While you may be familiar with the many different ways to read and write data using pandas, you may not be aware of a few shortcuts/hacks which may not be as obvious as you may think. This can make importing data much easier and faster.
This blog post explores just five of these techniques
1. Import CSV from URL
You’re probably very familiar with the pd.read_csv()
method for importing Comma Separated Value files. But you may not know that it can be used to read data from a URL over HTTP.
For example, reading in a CSV file from a URL acts the same as a file stored locally.
>>> url = 'https://raw.githubusercontent.com/scikit-learn/scikit-learn/main/sklearn/datasets/data/boston_house_prices.csv'
>>> df = pd.read_csv(url)
Rather than storing all your files locally, you can access CSV files from a remote location. This saves you the hassle of having to download things manually.
2. Import HTML Table from a Website
If you’ve ever read the pandas documentation, you probably would’ve come across the pd.read_html()
method. Much like, pd.read_csv()
this too also has the additional feature of exporting data from a URL. What makes this even cooler is that you can provide a URL to a website with many tables and it will scrape them all.
For example, consider the Wikipedia article “Economy of the United Kingdom”. This article can be scraped as follows.
>>> url = 'https://en.wikipedia.org/wiki/Economy_of_the_United_Kingdom'
>>> df_tables = pd.read_html(url)
This article has a total of 33 tables.
>>> len(df_tables)
33
3. JSON Normalised
Sometimes when you are working with JSON data, you’ll find that it’s quite common for a JSON object to feature many nested objects. For a JSON object to be converted into tabular data, they need to be flatted (has a nested depth of one).
Conveniently, pandas provide a way to do this using the pd.json_normalize()
method.
For example, consider the following JSON object (as used as an example in the pandas documentation)
>>> data = [
{
"id": 1,
"name": "Cole Volk",
"fitness": {"height": 130, "weight": 60},
},
{"name": "Mark Reg", "fitness": {"height": 130, "weight": 60}},
{
"id": 2,
"name": "Faye Raker",
"fitness": {"height": 130, "weight": 60},
},
]
It features attributes which contain nested objects (“fitness” in this case). Using the pd.json_normalize()
, this can be collapsed into table. Note: an optional parameter of max_level
can be added to specify the maximum number of nested levels to collapse. By default, it will normalise all levels.
>>> df = pd.json_normalize(data)
>>> df
id name fitness.height fitness.weight
0 1.0 Cole Volk 130 60
1 NaN Mark Reg 130 60
2 2.0 Faye Raker 130 60
4. Import from Clipboard
This is a rather simple one but let’s suppose you are copying and pasting data from a website into a Word document. The pd.read_clipboard()
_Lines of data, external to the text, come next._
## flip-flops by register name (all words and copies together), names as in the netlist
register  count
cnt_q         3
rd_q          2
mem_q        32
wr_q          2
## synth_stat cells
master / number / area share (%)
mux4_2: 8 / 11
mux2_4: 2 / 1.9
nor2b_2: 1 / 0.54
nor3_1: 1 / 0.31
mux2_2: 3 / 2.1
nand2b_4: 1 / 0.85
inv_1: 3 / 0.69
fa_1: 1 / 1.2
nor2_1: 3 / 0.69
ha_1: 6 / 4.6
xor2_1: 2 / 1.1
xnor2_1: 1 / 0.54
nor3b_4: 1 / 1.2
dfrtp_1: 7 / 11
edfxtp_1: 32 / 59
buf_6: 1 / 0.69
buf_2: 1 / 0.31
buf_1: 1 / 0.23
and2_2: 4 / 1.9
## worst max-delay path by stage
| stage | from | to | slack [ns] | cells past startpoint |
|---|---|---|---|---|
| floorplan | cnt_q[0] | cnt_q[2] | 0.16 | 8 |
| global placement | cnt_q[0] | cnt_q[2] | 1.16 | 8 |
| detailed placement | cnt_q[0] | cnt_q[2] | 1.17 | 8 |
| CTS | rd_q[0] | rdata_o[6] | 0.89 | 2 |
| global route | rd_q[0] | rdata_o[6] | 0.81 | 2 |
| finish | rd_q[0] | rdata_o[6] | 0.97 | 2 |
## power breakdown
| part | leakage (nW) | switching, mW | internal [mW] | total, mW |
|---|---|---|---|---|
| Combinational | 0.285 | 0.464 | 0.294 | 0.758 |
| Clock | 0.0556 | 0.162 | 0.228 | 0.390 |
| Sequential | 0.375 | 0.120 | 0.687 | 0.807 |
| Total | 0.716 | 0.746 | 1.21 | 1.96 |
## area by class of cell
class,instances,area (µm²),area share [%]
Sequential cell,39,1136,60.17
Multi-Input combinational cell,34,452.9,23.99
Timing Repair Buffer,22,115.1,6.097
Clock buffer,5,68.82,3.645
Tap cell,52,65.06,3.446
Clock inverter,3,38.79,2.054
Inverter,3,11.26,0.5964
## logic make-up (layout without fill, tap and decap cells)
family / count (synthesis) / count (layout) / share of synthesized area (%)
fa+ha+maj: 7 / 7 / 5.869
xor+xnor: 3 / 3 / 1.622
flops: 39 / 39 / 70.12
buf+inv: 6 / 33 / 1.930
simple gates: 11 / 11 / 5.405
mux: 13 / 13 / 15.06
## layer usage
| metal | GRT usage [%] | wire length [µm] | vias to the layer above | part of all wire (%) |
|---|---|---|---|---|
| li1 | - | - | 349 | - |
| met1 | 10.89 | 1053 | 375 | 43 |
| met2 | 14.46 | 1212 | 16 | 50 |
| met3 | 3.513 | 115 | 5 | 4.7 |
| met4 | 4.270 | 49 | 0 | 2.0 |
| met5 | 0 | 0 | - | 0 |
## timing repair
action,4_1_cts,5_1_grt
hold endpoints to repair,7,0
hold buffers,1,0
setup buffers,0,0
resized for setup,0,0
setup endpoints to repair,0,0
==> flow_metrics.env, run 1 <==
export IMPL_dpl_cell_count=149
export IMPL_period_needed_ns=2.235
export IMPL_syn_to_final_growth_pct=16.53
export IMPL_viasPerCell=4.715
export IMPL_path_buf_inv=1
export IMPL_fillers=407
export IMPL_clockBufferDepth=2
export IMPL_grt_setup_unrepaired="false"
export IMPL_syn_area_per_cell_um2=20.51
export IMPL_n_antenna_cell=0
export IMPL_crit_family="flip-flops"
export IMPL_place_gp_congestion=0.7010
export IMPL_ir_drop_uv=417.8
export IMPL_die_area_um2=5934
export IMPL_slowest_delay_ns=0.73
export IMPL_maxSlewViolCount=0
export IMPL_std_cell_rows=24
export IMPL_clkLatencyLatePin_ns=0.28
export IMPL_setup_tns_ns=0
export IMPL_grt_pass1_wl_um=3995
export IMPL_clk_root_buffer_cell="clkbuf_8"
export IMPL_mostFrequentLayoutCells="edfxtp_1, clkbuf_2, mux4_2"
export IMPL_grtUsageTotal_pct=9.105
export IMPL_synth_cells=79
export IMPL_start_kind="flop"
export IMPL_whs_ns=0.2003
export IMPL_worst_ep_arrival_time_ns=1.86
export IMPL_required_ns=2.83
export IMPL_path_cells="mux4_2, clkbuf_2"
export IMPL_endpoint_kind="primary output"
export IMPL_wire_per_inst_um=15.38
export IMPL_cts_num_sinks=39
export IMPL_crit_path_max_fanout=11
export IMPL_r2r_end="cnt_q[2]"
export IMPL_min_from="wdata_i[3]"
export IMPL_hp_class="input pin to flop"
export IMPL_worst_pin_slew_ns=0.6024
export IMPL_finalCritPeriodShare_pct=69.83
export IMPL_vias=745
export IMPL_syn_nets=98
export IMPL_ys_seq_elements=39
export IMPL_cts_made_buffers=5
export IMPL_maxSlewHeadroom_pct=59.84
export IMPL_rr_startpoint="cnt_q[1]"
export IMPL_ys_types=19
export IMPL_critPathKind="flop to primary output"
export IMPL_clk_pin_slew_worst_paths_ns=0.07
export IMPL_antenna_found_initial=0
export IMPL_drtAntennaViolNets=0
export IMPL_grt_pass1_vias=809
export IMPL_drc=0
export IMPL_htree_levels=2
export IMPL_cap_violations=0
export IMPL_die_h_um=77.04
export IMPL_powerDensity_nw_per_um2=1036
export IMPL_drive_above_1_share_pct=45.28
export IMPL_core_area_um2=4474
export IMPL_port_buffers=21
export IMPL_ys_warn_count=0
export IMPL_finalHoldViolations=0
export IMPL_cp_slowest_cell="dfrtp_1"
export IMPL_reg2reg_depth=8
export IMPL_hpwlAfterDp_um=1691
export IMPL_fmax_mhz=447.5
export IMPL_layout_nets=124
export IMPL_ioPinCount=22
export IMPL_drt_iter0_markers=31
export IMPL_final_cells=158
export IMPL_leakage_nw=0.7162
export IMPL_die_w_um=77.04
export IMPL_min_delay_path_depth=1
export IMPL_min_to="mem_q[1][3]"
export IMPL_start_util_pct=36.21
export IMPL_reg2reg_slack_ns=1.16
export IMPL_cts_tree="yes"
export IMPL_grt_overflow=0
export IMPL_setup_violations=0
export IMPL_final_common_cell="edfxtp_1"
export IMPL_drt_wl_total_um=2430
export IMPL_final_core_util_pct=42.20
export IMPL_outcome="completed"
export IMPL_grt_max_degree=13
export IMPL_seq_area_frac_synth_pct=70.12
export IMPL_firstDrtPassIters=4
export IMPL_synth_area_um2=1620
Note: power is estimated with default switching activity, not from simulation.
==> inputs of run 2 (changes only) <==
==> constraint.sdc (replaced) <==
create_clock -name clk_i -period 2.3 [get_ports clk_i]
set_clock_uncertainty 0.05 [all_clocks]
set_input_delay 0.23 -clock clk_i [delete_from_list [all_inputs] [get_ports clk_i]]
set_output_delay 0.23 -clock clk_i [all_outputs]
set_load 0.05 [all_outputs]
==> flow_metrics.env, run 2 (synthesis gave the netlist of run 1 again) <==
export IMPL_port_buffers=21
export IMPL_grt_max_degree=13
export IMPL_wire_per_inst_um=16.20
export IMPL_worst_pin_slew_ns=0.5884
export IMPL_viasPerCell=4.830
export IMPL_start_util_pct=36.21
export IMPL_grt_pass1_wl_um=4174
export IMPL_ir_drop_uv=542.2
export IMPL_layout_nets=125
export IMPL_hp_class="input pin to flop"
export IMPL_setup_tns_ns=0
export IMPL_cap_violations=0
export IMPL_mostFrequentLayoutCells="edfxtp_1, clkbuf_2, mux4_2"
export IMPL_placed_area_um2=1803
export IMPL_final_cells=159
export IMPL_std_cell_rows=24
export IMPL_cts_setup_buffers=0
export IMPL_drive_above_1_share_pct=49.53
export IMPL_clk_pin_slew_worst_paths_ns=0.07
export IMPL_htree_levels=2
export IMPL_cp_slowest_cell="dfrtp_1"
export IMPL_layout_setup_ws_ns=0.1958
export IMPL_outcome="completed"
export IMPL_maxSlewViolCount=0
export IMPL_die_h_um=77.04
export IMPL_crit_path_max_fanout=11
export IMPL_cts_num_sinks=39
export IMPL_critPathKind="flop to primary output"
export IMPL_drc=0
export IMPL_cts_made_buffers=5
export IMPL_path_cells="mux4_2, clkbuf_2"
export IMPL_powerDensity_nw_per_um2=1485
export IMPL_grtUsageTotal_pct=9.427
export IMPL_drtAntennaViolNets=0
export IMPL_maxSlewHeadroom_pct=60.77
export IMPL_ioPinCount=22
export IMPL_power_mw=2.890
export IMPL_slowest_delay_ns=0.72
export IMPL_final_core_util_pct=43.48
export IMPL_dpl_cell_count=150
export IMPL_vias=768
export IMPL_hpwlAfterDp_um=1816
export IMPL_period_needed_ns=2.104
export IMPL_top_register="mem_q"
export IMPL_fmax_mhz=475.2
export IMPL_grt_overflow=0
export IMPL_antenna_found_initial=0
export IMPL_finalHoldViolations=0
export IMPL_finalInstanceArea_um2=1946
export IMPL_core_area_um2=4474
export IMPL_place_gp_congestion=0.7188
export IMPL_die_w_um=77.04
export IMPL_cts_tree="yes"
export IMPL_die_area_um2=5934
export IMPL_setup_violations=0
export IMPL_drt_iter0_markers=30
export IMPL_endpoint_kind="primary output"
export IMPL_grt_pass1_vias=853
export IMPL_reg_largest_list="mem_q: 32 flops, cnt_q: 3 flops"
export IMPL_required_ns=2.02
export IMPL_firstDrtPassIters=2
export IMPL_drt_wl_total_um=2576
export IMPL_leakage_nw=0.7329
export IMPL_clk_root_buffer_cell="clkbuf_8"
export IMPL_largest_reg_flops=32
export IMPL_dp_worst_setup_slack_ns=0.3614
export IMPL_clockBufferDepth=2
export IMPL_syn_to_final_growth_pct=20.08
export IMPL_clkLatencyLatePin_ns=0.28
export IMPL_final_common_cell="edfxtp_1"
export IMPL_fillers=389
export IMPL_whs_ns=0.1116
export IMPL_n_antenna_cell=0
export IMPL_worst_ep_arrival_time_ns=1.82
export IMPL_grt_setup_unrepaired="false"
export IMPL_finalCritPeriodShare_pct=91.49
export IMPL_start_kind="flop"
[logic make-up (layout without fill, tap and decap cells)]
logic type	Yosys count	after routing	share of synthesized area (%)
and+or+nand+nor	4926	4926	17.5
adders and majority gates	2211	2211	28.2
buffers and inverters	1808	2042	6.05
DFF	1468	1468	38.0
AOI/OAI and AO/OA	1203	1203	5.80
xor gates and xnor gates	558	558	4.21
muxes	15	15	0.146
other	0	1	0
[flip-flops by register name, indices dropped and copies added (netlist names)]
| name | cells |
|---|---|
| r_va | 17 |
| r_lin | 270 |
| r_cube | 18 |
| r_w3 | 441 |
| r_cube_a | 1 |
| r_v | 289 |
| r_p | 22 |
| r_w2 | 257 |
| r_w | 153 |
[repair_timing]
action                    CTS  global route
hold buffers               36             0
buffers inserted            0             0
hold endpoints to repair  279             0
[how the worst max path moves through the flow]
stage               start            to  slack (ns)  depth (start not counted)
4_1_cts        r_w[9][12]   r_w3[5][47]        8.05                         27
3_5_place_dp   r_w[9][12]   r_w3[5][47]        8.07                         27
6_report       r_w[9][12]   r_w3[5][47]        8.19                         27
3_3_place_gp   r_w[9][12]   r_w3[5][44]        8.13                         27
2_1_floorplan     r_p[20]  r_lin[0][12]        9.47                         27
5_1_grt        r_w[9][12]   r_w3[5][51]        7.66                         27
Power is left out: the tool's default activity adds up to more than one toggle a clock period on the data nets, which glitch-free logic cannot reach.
--- src/sv/pkfk_pkg.sv ---
// pkfk_pkg: shared types, opcodes and default sizes for the key-join probe.
// Used by every module of the block; has no dependencies.
`default_nettype none

package pkfk_pkg;

	// defaults for the top-level parameters
	localparam int TABLE_ROWS_DEF   = 1024;
	localparam int PAYLOAD_COLS_DEF = 4;
	localparam int KEY_BITS_DEF     = 32;

	// payload columns that exist on the ports
	localparam int IO_COLS = 4;

	typedef logic [1:0] op_t;
	localparam op_t OP_CLEAR = 2'd0;
	localparam op_t OP_LOAD  = 2'd1;
	localparam op_t OP_PROBE = 2'd2;

	typedef struct packed {
		op_t         op;
		logic [31:0] join_key;
		logic        row_dummy;
		logic [31:0] payload_a;
		logic [31:0] payload_b;
		logic [31:0] payload_c;
		logic [31:0] payload_d;
	} item_t;

	typedef struct packed {
		logic [31:0] joined_a;
		logic [31:0] joined_b;
		logic [31:0] joined_c;
		logic [31:0] joined_d;
		logic        any_match;
		logic        out_dummy;
		logic        load_overflow;
	} result_t;

	// controller -> datapath
	typedef struct packed {
		logic clear;   // empty the table
		logic load;    // append the input row (dropped when full)
		logic start;   // latch probe key, clear sums, rewind scan address
		logic issue;   // read one stored row
		logic finish;  // move the sums into the result register
	} cmd_t;

	// datapath -> controller
	typedef struct packed {
		logic issue_done;   // every loaded row has been read
		logic pipe_busy;    // reads still in flight
		logic result_busy;  // result register holds an untaken word
	} status_t;

endpackage

`default_nettype wire

--- src/sv/pkfk_ctrl.sv ---
// pkfk_ctrl: sequencer for clear, load and probe words.
// Depends on pkfk_pkg (cmd_t, status_t, opcodes).
`default_nettype none

module pkfk_ctrl (
	input  wire logic              clk,
	input  wire logic              arst_n,
	input  wire logic              item_valid,
	output logic                   item_ready,
	input  wire pkfk_pkg::op_t     op,
	input  wire logic              result_ready,
	input  wire pkfk_pkg::status_t status,
	output pkfk_pkg::cmd_t         cmd
);

	localparam logic [1:0] ST_IDLE  = 2'd0;
	localparam logic [1:0] ST_SCAN  = 2'd1;
	localparam logic [1:0] ST_DRAIN = 2'd2;

	logic [1:0] state_q;
	logic [1:0] state_d;

	assign item_ready = (state_q == ST_IDLE);

	always_comb begin
		cmd     = '0;
		state_d = state_q;
		unique case (state_q)
			ST_IDLE: begin
				if (item_valid) begin
					unique case (op)
						pkfk_pkg::OP_CLEAR: cmd.clear = 1'b1;
						pkfk_pkg::OP_LOAD:  cmd.load  = 1'b1;
						pkfk_pkg::OP_PROBE: begin
							cmd.start = 1'b1;
							state_d   = ST_SCAN;
						end
						default: ;
					endcase
				end
			end
			ST_SCAN: begin
				if (status.issue_done) begin
					state_d = ST_DRAIN;
				end else begin
					cmd.issue = 1'b1;
				end
			end
			ST_DRAIN: begin
				if (!status.pipe_busy && (!status.result_busy || result_ready)) begin
					cmd.finish = 1'b1;
					state_d    = ST_IDLE;
				end
			end
			default: state_d = ST_IDLE;
		endcase
	end

	always_ff @(posedge clk or negedge arst_n) begin
		if (!arst_n) begin
			state_q <= ST_IDLE;
		end else begin
			state_q <= state_d;
		end
	end

endmodule

`default_nettype wire

--- config.mk ---
export PLATFORM = sky130hd
export DESIGN_NAME = pkfk_ctrl
export DESIGN_NICKNAME = d
export VERILOG_FILES = /design/src/sv/pkfk_pkg.sv /design/src/sv/pkfk_ctrl.sv
export SDC_FILE = /design/constraint.sdc
export NUM_CORES = 1
export LEC_CHECK = 0
export ABC_AREA = 1
export CORE_AREA = 2 2 39 41
export CTS_CLUSTER_SIZE = 40
export DETAILED_ROUTE_END_ITERATION = 7
export DIE_AREA = 0 0 41 43
export DONT_BUFFER_PORTS = 1
export HOLD_SLACK_MARGIN = 0.05
export RECOVER_POWER = 100
export SETUP_SLACK_MARGIN = 0.15
export SLEW_MARGIN = 20
export SYNTH_ARGS = -nofsm -noshare
export SYNTH_HDL_FRONTEND = slang
export SYNTH_SLANG_ARGS = --single-unit
--- constraint.sdc ---
create_clock -name clk -period 2.5 [get_ports clk]
set_clock_uncertainty 0.2 [all_clocks]
set_input_delay 0.25 -clock clk [delete_from_list [all_inputs] [get_ports clk]]
set_output_delay 0.25 -clock clk [all_outputs]
set_load 0.005 [all_outputs]
==> results.toml, run 1 <==
[floorplan]
die_w_um = 41
ios = 15
die_area_um2 = 1760
rows = 14
start_util_pct = 11.2
die_height_um = 43
core_area_um2 = 1380

[layout]
fillers = 168
final_common_cell = "inv_1"
largest_reg_flops = 2
fin_nets = 47
final_cell_mix = "inv_1 (9), nor2_1 (6), dlygate4sd3_1 (6)"
regMostFlops = "state_q"
largest_registers = "state_q x2"
diodes = 0
finalNonFillerCells = 52
seqCellArea_um2 = 50.0
area_growth_syn_to_layout_pct = 64.5
drive_above_1_share_pct = 8.33
fin_util_pct = 18.4
multi_input_area_um2 = 68.8

[min_path]
hp-class = "in -> out"
hold_end = "cmd[3]"
hp-start = "op[0]"
hold_path_depth = 2

[detailed_routing]
drtIter0Drc = 3
ant_nets = 0
firstDrtPassIters = 3
wl_um = 439
routedWlPerCell_um = 8.44
via_per_inst = 3.71
drcViolationCount = 0
vias = 193

[setup_path]
reg2reg_from = "state_q[0]"
crit_arrival_ns = 1.66
rrSetupSlack_ns = 0.81
cp-start-kind = "register"
rr_worst_depth = 4
crit_fanout = 4
worstPathRequired_ns = 2.47
worstSetupEndpointType = "register"
setup.worst_path.class = "reg -> reg"
r2r_end = "state_q[0]"

[synthesis]
synth_compound_area_share_pct = 0
yosysSeqAreaShare_pct = 32.3
synthAdderAreaFrac_pct = 0
syn_nets = 36
synth_top_area_cell = "dfrtp_1"
syn_area_per_cell_um2 = 5.75
synth_top_family_by_area = "simple AND/OR/NAND/NOR gates"
synth_cells = 27
synth_top_area_share_pct = 32.3
synth.ff_latch_count = 2
yosys.area_share.simple_pct = 46.0
synth.distinct_cells = 7
synthXorXnorAreaFrac_pct = 0
synth_area_um2 = 155
synth_area_leaders = "dfrtp_1 (32%), inv_1 (22%), nand3_1 (13%), nand2_1 (12%), nor2_1 (12%)"
yosysWarnings = 0
synthMuxAreaShare_pct = 0

[clocking]
tritoncts = "done"
h-tree-depth = 1
clkLatencyLatePin_ns = 0.23
ctsResizeCount = 0
cts.clk_slew.worst_paths_ns = 0.04
cts_buffer_depth = 2
cts_sinks = 2
cts_root_buffer = "clkbuf_4"
cts_made_buffers = 3

[pwr]
power.leakage_nw = 0.155
power_mw = 0.150
ir_worst_vdd_mv = 0.225
p_per_area_nw_per_um2 = 588

[timing]
fmax_mhz = 590
slew_headroom_pct = 82.7
worstMarginPinSlew_ns = 0.259
drv_slew = 0
setup_viol = 0
min_period_ns = 1.69
hold_viol = 0
setup_tns_ns = 0
setup_ws_ns = 0.806
period_share_pct = 67.7
rsz0062_at_grt = "false"

[run]
max_cap_viol_count = 0

[global_route]
grt.total_usage_pct = 5.61
grt_max_degree = 5
antenna_found_initial = 0
grt_pass1_wl_um = 614
globalRouteOverflowTotal = 0
grt_pass1_vias = 183

[place]
pre_cts_slack_ns = 1.24
numPlacedInstances = 43
globalplace.congestion = 0.662
io_buffers = 0

[status]
outcome = "complete, no violations"
## cell usage after synthesis, drive strengths merged
cell type  number
nor2            6
inv             9
dfrtp           2
nand3           4
nand3b          1
nand2           5
==> config.mk <==
export PLATFORM = sky130hd
export DESIGN_NAME = tbv_front
export DESIGN_NICKNAME = d
export VERILOG_FILES = /design/src/rtl/tbv_pkg.sv /design/src/rtl/tbv_front.sv
export SDC_FILE = /design/constraint.sdc
export NUM_CORES = 1
export LEC_CHECK = 0
export BUFFER_PORTS_ARGS = -buffer_cell sky130_fd_sc_hd__buf_2
export CORE_MARGIN = 5
export CORE_UTILIZATION = 40
export DETAILED_ROUTE_END_ITERATION = 8
export PLACE_DENSITY = 0.57
export SETUP_SLACK_MARGIN = 0.5
export SLEW_MARGIN = 20
export SYNTH_ARGS = -nofsm -noshare
export SYNTH_HDL_FRONTEND = slang
export SYNTH_SLANG_ARGS = --single-unit
==> constraint.sdc <==
create_clock -name clock -period 5.25 [get_ports clock]
set_input_delay 0.2625 -clock clock [delete_from_list [all_inputs] [get_ports clock]]
set_output_delay 0.2625 -clock clock [all_outputs]
set_load 0.01 [all_outputs]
method can be used to capture whatever data is stored on your clipboard.
By default, this method accepts a regular expression of \\s+
as a delimiter for separating values. Alternatively, you can use your own regular expression.
>>> df = pd.read_clipboard(sep='\\s+')
This is especially handy as it saves you from writing the data by hand meaning that you’re less prone to making mistakes if it was done manually.
5. Import from Excel
Let’s be honest, everyone has used Microsoft Excel (other spreadsheet software is available) at some point in their lives. If I’m honest, I still use it a lot and it remains one of the most popular ways of sending tabulated data to others.
Let’s suppose that someone has sent some data to you that is stored in an Excel spreadsheet, the pd.read_excel()
method can be used to read the data as if it were a simple CSV file.
One thing to bear in mind is that spreadsheet software allows users to segment multiple spreadsheets using sheets within a single file. Accessing data from a specific sheet can be achieved using the sheet_name
parameter.
>>> df = pd.read_excel('my_spreadsheet.xlsx', sheet_name='Sheet 1')
Conclusions
In summary, this blog post features some of the most useful panders shortcuts I use daily. Let me know if I’m missing any obvious ones as I’m sure there are many more than the ones I’ve listed here. Overall, panders is an incredibly useful Python package and it has so many different features for manipulating, reading and writing data.